RECORDS SHOWN:

Context: an optimization exercise on an open-source flow, tuned for small area. The choices shown serve that exercise and are no tape-out recipe.
Function was checked by simulation only, so behaviour that the tests miss may differ from the original.
The clock port is modelled as an ideal driver, which makes a skipped or thinned clock tree look cheaper than it is; a real chip needs a root buffer or a tree.
Power and IR drop assume default switching activity.

Setup of exp/onyx:
Design calculator, start of the top module:
module calculator #(parameter BCDdigits = 2, parameter cols_count = 4, parameter rows_count = 4)(
  input clk, rst, start,
  output [cols_count-1:0] cols,
  input  [rows_count-1:0] rows,
  output reg [7:0] digit1, digit2, digit3, digit4,
  output reg sign);
  reg [1:0] c;           
  reg       busy;        
  wire      rnz = |rows;
  always @(posedge clk) begin
    busy <= rnz;
    if (!rst) c <= 2'd0;
    else if (start & ~busy & ~rnz) c <= {c[1] ^ c[0], ~c[0]};
  end
  assign cols = {c[1] & c[0], c[1] & ~c[0], ~c[1] & c[0], ~c[1] & ~c[0]};
  wire ev = ~busy & rnz;                          
  wire [3:0] k = {rows[0] | rows[1], rows[0] | rows[2], c};
  wire kdig = ~k[3] | (~k[2] & ~k[1]);            
  wire kop  = k[3] & (k[2] ^ k[1]);               
  wire keq  = k[3] & k[2] & k[1] & ~k[0];         
  wire kclr = k[3] & k[2] & k[1] & k[0];          
  reg e, f;
  reg [1:0] op, nop;     
  reg s;                 
  reg F;                 
  reg act;               
  reg [5:0] cnt;
  reg [15:0] d;          
  reg [13:0] q;          
  wire [7:0] A = d[15:8];
  wire [3:0] st = cnt[3:0];
  wire [1:0] slot = cnt[5:4];
  function [1:0] fa(input a, input b, input ci); fa = {(a & b) | (ci & (a ^ b)), a ^ b ^ ci}; endfunction
  function [1:0] ha(input a, input b); ha = {a & b, a ^ b}; endfunction
  wire [3:0] h = d[7:4], l = d[3:0];
  wire [1:0] b1 = ha(l[1], h[0]);
  wire [1:0] b2 = fa(l[2], h[1], b1[1]);
  wire [1:0] b3a = fa(l[3], h[2], h[0]);
  wire [1:0] b3 = ha(b3a[0], b2[1]);
  wire [1:0] b4a = fa(h[3], h[1], b3a[1]);
  wire [1:0] b4 = ha(b4a[0], b3[1]);
  wire [1:0] b5a = fa(h[2], b4a[1], b4[1]);
  wire [1:0] b6 = ha(h[3], b5a[1]);
  wire [7:0] B = {b6[1], b6[0], b5a[0], b4[0], b3[0], b2[0], b1[0], l[0]};
  ...
==> flow/config.mk <==
export PLATFORM = sky130hd
export DESIGN_NAME = calculator
export DESIGN_NICKNAME = calculator
export VERILOG_FILES = /design/flow/design.v
export SDC_FILE = /design/flow/constraint.sdc
export NUM_CORES = 4
export LEC_CHECK = 0
export CAP_MARGIN = 20
export CORE_MARGIN = 2
export CORE_UTILIZATION = 40
export SLEW_MARGIN = 20
==> flow/constraint.sdc <==
create_clock -name core_clock -period 85.0 [get_ports {clk}]
set_input_delay 17.0000 -clock core_clock [delete_from_list [all_inputs] [get_ports {clk}]]
set_output_delay 17.0000 -clock core_clock [all_outputs]
set_load 0.01 [all_outputs]
standard.sh (not shown) runs the stock make flow with config.mk's settings and CLKGATE_MAP_FILE= SYNTH_SCRIPT=/design/flow/synth_recipe.tcl, a recipe that flattens the netlist after the stock synthesis.
==> flow/flow/run.sh <==
#!/bin/bash
# Own layout flow: the standard ORFS flow, except
#  - synthesis maps logic for area (no adder-cell extraction, ABC area script),
#    with the registers checked against the standard synthesis;
#  - ports are buffered with buf_1 cells.
# Every tool's output goes to a log file in this folder.
set -uo pipefail
W=$PWD
P=$FLOW_PLATFORM
ARGS=$(grep -m1 '^make -C' standard.sh | sed -E 's/.*SYNTH_SCRIPT=[^ ]+ //; s/"\$\{@:-finish\}"//')
export OWN_ABC_SCRIPT=$W/flow/area.abc
# extra make arguments for the layout steps, one per line
EXTRA=()
if [[ -f flow/extra_args.txt ]]; then mapfile -t EXTRA < flow/extra_args.txt; fi
EXTRA=("${EXTRA[@]//@W@/$W}")

regs() { grep -oE '^ *sky130_fd_sc_hd__(df|edf|sdf|dl)[a-z]*_[0-9]+ +[^ ]+' "$1" | sed -E 's/_[0-9]+ +/ /; s/^ *//' | sort; }

# 1. standard synthesis, for reference
make -C $FLOW_HOME DESIGN_CONFIG=$FLOW_CONFIG WORK_HOME=$W/ref CLKGATE_MAP_FILE= SYNTH_SCRIPT=$W/synth_recipe.tcl $ARGS synth > ref_synth.log 2>&1
regs ref/results/$P/calculator/base/1_2_yosys.v > ref_regs.txt

# 2. own synthesis
make -C $FLOW_HOME DESIGN_CONFIG=$FLOW_CONFIG WORK_HOME=$W/orfs CLKGATE_MAP_FILE= SYNTH_SCRIPT=$W/flow/own_synth.tcl $ARGS synth > own_synth.log 2>&1
regs orfs/results/$P/calculator/base/1_2_yosys.v > own_regs.txt
if ! cmp -s ref_regs.txt own_regs.txt || [ ! -s own_regs.txt ]; then
  echo "registers differ from the standard synthesis: using it" > fallback.log
  rm -rf orfs
  SYN=$W/synth_recipe.tcl
else
  SYN=$W/flow/own_synth.tcl
fi

# 3. rest of the flow
make -C $FLOW_HOME DESIGN_CONFIG=$FLOW_CONFIG WORK_HOME=$W/orfs CLKGATE_MAP_FILE= SYNTH_SCRIPT=$SYN $ARGS \
  BUFFER_PORTS_ARGS="-buffer_cell sky130_fd_sc_hd__buf_1" "${EXTRA[@]}" finish > own_finish.log 2>&1

ODB=$W/orfs/results/$P/calculator/base/6_final.odb
if [[ -f $ODB ]]; then
  : # left out here: write the final layout as DEF
fi
==> flow/flow/cts_hook.tcl <==
# Sourced before ORFS's CTS step: replaces TritonCTS by a one-level clock
# tree.  The clock net's sinks are split by x position into OWN_CTS_GROUPS
# groups of equal size, each driven by one OWN_CTS_BUF placed at its
# group's centre.  The clock port then drives only these buffers.
rename clock_tree_synthesis tritoncts_clock_tree_synthesis
proc clock_tree_synthesis {args} {
  set ngroups $::env(OWN_CTS_GROUPS)
  set block [ord::get_db_block]
  set db [ord::get_db]
  set master [$db findMaster $::env(OWN_CTS_BUF)]
  set clk [$block findNet $::env(OWN_CTS_NET)]
  set sinks {}
  foreach it [$clk getITerms] {
    set inst [$it getInst]
    set loc [$inst getLocation]
    lappend sinks [list [lindex $loc 0] [lindex $loc 1] $it]
  }
  set sinks [lsort -integer -index 0 $sinks]
  set n [llength $sinks]
  puts "own CTS: $n sinks, $ngroups buffers of [$master getName]"
  for {set g 0} {$g < $ngroups} {incr g} {
    set lo [expr {$g * $n / $ngroups}]
    set hi [expr {($g + 1) * $n / $ngroups - 1}]
    set grp [lrange $sinks $lo $hi]
    set sx 0; set sy 0
    foreach s $grp { incr sx [lindex $s 0]; incr sy [lindex $s 1] }
    set cx [expr {$sx / [llength $grp]}]
    set cy [expr {$sy / [llength $grp]}]
    set buf [odb::dbInst_create $block $master "clkbuf_own_$g"]
    set net [odb::dbNet_create $block "clknet_own_$g"]
    $net setSigType CLOCK
    [$buf findITerm A] connect $clk
    [$buf findITerm X] connect $net
    foreach s $grp {
      set it [lindex $s 2]
      $it disconnect
      $it connect $net
    }
    $buf setLocation $cx $cy
    $buf setPlacementStatus PLACED
    puts "own CTS: clkbuf_own_$g drives [llength $grp] sinks at ($cx, $cy)"
  }
  $clk setSigType CLOCK
}
==> flow/flow/extra_args.txt <==
PRE_CTS_TCL=@W@/flow/cts_hook.tcl
OWN_CTS_GROUPS=3
OWN_CTS_BUF=sky130_fd_sc_hd__clkbuf_8
OWN_CTS_NET=clk
Other scripts of this flow, unchanged in this note and not shown: flow/flow/area.abc, flow/flow/own_synth.tcl
Both conditions hold for exp/onyx: the flow ran to the end and the final layout passed the timing, DRC and antenna checks.
Background: an optimization exercise with open tools, aiming at small area, a short achievable clock period and few clock cycles per item. Do not read the settings as production practice.
At most, simulation tests tie the RTL to the original design; equivalence was not proved.
Function not checked in runs 4 to 6: the RTL went through the layout flow alone.
Power and IR drop assume default switching activity.

File: design/flow/flow/run.sh
#!/bin/bash
# The standard layout (the standard.sh: unchanged synthesis, floorplan,
# placement, CTS, routing), with the port buffers that buffer_ports inserts
# made plain buffers instead of the default delay-cell buffers.
set -euo pipefail
export BUFFER_PORTS_ARGS="-buffer_cell sky130_fd_sc_hd__buf_2"
bash standard.sh > standard.log 2>&1
File: design/flow/standard.sh
#!/bin/bash
# synth_recipe.tcl (not shown) runs the flow's synth.tcl, then flattens the netlist and writes it again
# the make line also repeats each setting of config.mk as NAME=value (left out here)
make -C /OpenROAD-flow-scripts/flow DESIGN_CONFIG=/design/flow/config.mk WORK_HOME=/design/flow/orfs CLKGATE_MAP_FILE= SYNTH_SCRIPT=/design/flow/synth_recipe.tcl "${@:-finish}"
File: design/flow/config.mk
export PLATFORM = sky130hd
export DESIGN_NAME = Microprocessor
export DESIGN_NICKNAME = Microprocessor
export VERILOG_FILES = /design/flow/design.v
export SDC_FILE = /design/flow/constraint.sdc
export NUM_CORES = 4
export LEC_CHECK = 0
export CAP_MARGIN = 20
export CORE_MARGIN = 2
export CORE_UTILIZATION = 40
export CTS_BUF_LIST = sky130_fd_sc_hd__clkbuf_8
export CTS_CLUSTER_DIAMETER = 50
export CTS_CLUSTER_SIZE = 18
export GPL_ROUTABILITY_DRIVEN = 0
export SETUP_SLACK_MARGIN = 2
export SLEW_MARGIN = 20
File: design/flow/constraint.sdc
create_clock -name core_clock -period 6.0 [get_ports {CLK_IN}]
set_input_delay 1.2000 -clock core_clock [delete_from_list [all_inputs] [get_ports {CLK_IN}]]
set_output_delay 1.2000 -clock core_clock [all_outputs]
set_load 0.01 [all_outputs]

EXERCISE:
Out of the data above, give again only the lines starting at the one holding "# extra make" and ending at the one holding "regs orfs/results/$P/calculator/base/1_2_yosys.v >", unchanged.

ANSWER SECTION:
# extra make arguments for the layout steps, one per line
EXTRA=()
if [[ -f flow/extra_args.txt ]]; then mapfile -t EXTRA < flow/extra_args.txt; fi
EXTRA=("${EXTRA[@]//@W@/$W}")

regs() { grep -oE '^ *sky130_fd_sc_hd__(df|edf|sdf|dl)[a-z]*_[0-9]+ +[^ ]+' "$1" | sed -E 's/_[0-9]+ +/ /; s/^ *//' | sort; }

# 1. standard synthesis, for reference
make -C $FLOW_HOME DESIGN_CONFIG=$FLOW_CONFIG WORK_HOME=$W/ref CLKGATE_MAP_FILE= SYNTH_SCRIPT=$W/synth_recipe.tcl $ARGS synth > ref_synth.log 2>&1
regs ref/results/$P/calculator/base/1_2_yosys.v > ref_regs.txt

# 2. own synthesis
make -C $FLOW_HOME DESIGN_CONFIG=$FLOW_CONFIG WORK_HOME=$W/orfs CLKGATE_MAP_FILE= SYNTH_SCRIPT=$W/flow/own_synth.tcl $ARGS synth > own_synth.log 2>&1
regs orfs/results/$P/calculator/base/1_2_yosys.v > own_regs.txt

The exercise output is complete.